I still like both printing and milling but milling is such a more difficult task with less mature software available (especially open source and hobby level software). That's why a fairly simple task warrants a pretty lengthy tutorial that's worthy of the HN front page.

[jdietrich]

I might be a dreadful old fogey, but I think that everyone should learn manual machining before getting into CAD/CAM. There's a level of mechanical sympathy that can only be learned by turning the handwheels and making chips. CAM is complex because machining is complex - removing the software from the equation makes it far easier to learn the fundamental principles, IMO.

[nadavami]

I've started adding some posts about the CNC upgrades here: https://nadav.ca/2019/01/18/list-of-3018-cnc-upgrades/

It's still a little bare, but I'm hoping to add more detail as I can. Feedback is also very much appreciated!

[cmsimike]

Thanks! I would def love to read your posts about this.

I have a 3d printer at home that i picked up a couple years ago, so I know how much of a time sink these things could be. Regardless, every time I print something, it makes up for all the lost time/money.

[nadavami]

Absolutely! I recently got a 3D printer as well and the feeling of being able to create something "out of thin air" is amazing.

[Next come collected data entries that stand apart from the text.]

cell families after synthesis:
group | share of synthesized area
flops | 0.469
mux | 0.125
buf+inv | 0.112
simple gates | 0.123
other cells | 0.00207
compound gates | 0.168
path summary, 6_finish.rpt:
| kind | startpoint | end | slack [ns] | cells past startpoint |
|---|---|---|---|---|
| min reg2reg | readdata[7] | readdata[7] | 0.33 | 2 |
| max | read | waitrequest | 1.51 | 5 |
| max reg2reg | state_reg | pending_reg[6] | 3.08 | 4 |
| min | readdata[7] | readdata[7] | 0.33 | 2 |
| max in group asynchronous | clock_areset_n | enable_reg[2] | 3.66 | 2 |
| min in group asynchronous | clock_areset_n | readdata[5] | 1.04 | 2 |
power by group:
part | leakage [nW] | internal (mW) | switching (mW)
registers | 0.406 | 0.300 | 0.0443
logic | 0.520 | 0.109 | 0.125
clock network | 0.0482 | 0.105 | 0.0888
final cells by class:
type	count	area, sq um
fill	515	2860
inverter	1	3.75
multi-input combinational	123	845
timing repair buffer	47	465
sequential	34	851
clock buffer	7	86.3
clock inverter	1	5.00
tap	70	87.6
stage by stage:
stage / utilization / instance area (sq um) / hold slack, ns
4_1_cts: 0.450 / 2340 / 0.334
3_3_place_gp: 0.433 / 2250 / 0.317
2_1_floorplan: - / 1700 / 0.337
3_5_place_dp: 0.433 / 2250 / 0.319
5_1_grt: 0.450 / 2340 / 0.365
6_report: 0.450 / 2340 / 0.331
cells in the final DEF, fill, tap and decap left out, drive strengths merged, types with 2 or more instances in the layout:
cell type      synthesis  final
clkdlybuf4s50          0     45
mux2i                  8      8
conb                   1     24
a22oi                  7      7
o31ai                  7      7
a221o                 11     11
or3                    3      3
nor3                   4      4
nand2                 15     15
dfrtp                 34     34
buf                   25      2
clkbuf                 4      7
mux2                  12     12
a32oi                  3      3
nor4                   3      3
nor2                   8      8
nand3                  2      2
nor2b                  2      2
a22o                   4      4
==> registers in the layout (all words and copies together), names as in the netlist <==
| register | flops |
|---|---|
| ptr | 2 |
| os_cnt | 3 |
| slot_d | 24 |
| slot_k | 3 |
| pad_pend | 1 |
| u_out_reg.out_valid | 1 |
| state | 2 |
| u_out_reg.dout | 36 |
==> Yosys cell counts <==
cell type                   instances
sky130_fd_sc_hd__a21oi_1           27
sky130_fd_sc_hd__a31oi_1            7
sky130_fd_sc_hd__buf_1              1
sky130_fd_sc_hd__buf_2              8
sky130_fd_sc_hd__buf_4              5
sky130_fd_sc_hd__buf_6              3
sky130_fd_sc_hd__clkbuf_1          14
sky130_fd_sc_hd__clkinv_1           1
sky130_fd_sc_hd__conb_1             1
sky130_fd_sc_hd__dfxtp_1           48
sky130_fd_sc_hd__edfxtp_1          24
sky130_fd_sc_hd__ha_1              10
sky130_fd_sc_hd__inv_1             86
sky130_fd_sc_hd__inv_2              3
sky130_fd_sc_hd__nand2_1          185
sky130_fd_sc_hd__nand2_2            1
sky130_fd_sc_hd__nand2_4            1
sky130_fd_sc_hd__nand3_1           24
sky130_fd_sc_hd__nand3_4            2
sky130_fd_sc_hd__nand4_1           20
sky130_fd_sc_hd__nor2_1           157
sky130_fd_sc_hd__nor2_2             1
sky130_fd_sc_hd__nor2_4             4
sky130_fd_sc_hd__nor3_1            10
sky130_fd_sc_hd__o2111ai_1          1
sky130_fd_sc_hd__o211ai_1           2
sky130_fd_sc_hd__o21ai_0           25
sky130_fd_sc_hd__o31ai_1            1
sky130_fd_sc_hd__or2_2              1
==> src/flat_wrapper.sv <==
// flat-port wrapper written by rule: the top's interface ports become plain ports
module motion_sequencer_flat 
#(
  parameter int TICK_DIV = 100000,
  parameter int DEPTH    = 4,
  parameter int SLEW     = 16
)
  (clk, rst, estop, sp, sp_valid, done, busy, level, cmd_cmd_valid, cmd_cmd_speed, cmd_cmd_dur, cmd_cmd_ready);
  motion_sequencer_if cmd_i ();
  input  logic clk;
  input  logic rst;
  input  logic estop;
  output logic [63:0] sp;
  output logic sp_valid;
  output logic done;
  output logic busy;
  output logic [$clog2(DEPTH):0] level;
  input wire logic [$bits(cmd_i.cmd_valid)-1:0] cmd_cmd_valid;
  input wire logic [$bits(cmd_i.cmd_speed)-1:0] cmd_cmd_speed;
  input wire logic [$bits(cmd_i.cmd_dur)-1:0] cmd_cmd_dur;
  output wire logic [$bits(cmd_i.cmd_ready)-1:0] cmd_cmd_ready;
  assign cmd_i.cmd_valid = cmd_cmd_valid;
  assign cmd_i.cmd_speed = cmd_cmd_speed;
  assign cmd_i.cmd_dur = cmd_cmd_dur;
  assign cmd_cmd_ready = cmd_i.cmd_ready;
  motion_sequencer #(.TICK_DIV(TICK_DIV), .DEPTH(DEPTH), .SLEW(SLEW)) u_core (.clk(clk), .rst(rst), .cmd(cmd_i), .estop(estop), .sp(sp), .sp_valid(sp_valid), .done(done), .busy(busy), .level(level));
endmodule
==> config.mk <==
export PLATFORM = sky130hd
export DESIGN_NAME = motion_sequencer_flat
export DESIGN_NICKNAME = d
export VERILOG_FILES = /design/src/rtl/motion_sequencer_if.sv /design/src/rtl/motion_sequencer.sv /design/src/flat_wrapper.sv
export SDC_FILE = /design/constraint.sdc
export NUM_CORES = 1
export LEC_CHECK = 0
export CORE_ASPECT_RATIO = 0.7
export CORE_MARGIN = 2
export CORE_UTILIZATION = 45
export DETAILED_ROUTE_END_ITERATION = 12
export HOLD_SLACK_MARGIN = 0.08
export PLACE_DENSITY = 0.72
export SETUP_SLACK_MARGIN = 0.3
export SLEW_MARGIN = 20
export SYNTH_ARGS = -nofsm -noshare
export SYNTH_HDL_FRONTEND = slang
export SYNTH_SLANG_ARGS = --single-unit
==> constraint.sdc <==
create_clock -name clk -period 13.8 [get_ports clk]
set_input_delay 4.14 -clock clk [delete_from_list [all_inputs] [get_ports clk]]
set_output_delay 4.14 -clock clk [all_outputs]
set_load 0.005 [all_outputs]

Hopefully I'll have something initial up this weekend, i'll post the link here when I do.

[Lukas_Skywalker]

I have the same CNC including the laser and decided to upgrade it with a 3D printer head. I attached an Arduino to the wire normally connected to the spindle motor and translated the signal into a PWM signal for the extruder. Temperature was controlled using the same Arduino. Yes, it worked and yes, it took the better part of a month of work. But definitely fun and educational.

[equalunique]

Thank you. I too have been looking at one of these for PCB milling. Do you mind sharing the kinds of boards you have created with it? Are any of them KiCad projects on GitHub?

[nadavami]

They're not, I wasn't focused on documenting when I created them. I'll be sure to add that to the list of things to share :) But here is an image of an SOIC-20 I milled. https://pasteboard.co/HX2z3EN.jpg

The short version of the workflow is: FlatCAM to convert gerbers to gcode then CNCjs on an orange pi zero to stream the gcode to the CNC.